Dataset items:
....................
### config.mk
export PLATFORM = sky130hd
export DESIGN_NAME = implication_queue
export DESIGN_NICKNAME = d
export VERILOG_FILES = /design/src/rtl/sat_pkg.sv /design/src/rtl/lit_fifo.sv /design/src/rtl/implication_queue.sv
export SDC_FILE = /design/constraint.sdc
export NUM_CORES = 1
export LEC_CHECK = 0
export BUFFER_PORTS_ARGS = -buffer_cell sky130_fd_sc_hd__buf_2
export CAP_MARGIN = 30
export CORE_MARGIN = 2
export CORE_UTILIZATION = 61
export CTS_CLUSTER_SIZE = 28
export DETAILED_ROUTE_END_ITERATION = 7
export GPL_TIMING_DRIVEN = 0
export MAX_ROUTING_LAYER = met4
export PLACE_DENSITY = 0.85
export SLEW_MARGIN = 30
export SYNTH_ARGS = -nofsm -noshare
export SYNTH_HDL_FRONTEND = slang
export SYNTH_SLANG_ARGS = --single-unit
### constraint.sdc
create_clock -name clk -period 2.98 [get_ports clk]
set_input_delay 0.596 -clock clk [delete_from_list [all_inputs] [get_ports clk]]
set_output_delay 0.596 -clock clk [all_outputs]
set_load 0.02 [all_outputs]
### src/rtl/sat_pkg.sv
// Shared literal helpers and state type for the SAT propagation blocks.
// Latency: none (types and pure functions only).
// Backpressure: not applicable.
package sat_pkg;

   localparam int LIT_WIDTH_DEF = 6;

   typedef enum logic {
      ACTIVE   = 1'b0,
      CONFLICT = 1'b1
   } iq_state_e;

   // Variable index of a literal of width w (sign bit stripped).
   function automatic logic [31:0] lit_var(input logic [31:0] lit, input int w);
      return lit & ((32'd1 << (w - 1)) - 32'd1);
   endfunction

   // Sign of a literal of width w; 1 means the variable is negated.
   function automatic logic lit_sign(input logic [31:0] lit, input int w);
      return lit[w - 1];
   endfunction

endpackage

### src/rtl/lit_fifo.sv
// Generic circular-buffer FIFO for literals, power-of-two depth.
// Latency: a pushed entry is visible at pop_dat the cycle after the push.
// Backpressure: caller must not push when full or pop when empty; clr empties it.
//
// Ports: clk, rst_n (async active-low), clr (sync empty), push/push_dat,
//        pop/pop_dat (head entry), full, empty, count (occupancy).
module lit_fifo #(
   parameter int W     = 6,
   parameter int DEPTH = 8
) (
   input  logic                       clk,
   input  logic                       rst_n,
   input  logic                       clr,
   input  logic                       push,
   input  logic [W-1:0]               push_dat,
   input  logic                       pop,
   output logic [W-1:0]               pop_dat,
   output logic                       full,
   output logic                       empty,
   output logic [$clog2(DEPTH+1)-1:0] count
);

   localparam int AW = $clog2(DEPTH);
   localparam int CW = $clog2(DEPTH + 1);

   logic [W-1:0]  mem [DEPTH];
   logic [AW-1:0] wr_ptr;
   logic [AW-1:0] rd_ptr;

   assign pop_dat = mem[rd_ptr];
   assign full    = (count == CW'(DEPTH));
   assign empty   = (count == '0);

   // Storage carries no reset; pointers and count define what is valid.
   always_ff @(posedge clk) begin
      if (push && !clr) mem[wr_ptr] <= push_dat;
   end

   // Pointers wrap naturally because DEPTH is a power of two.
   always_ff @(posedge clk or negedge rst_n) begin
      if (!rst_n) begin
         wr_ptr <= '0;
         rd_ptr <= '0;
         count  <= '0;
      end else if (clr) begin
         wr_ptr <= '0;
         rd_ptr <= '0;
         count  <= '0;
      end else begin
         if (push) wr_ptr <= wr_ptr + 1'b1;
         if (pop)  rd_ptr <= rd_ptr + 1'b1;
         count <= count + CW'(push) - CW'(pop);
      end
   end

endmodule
....................
REQUIRED WORK:
Exact duplication is required for the lines above, from the line that contains "### constraint.sdc" to the line that contains "package sat_pkg;", inclusive; omit all others.

EXERCISE OUTPUT:
### constraint.sdc
create_clock -name clk -period 2.98 [get_ports clk]
set_input_delay 0.596 -clock clk [delete_from_list [all_inputs] [get_ports clk]]
set_output_delay 0.596 -clock clk [all_outputs]
set_load 0.02 [all_outputs]
### src/rtl/sat_pkg.sv
// Shared literal helpers and state type for the SAT propagation blocks.
// Latency: none (types and pure functions only).
// Backpressure: not applicable.
package sat_pkg;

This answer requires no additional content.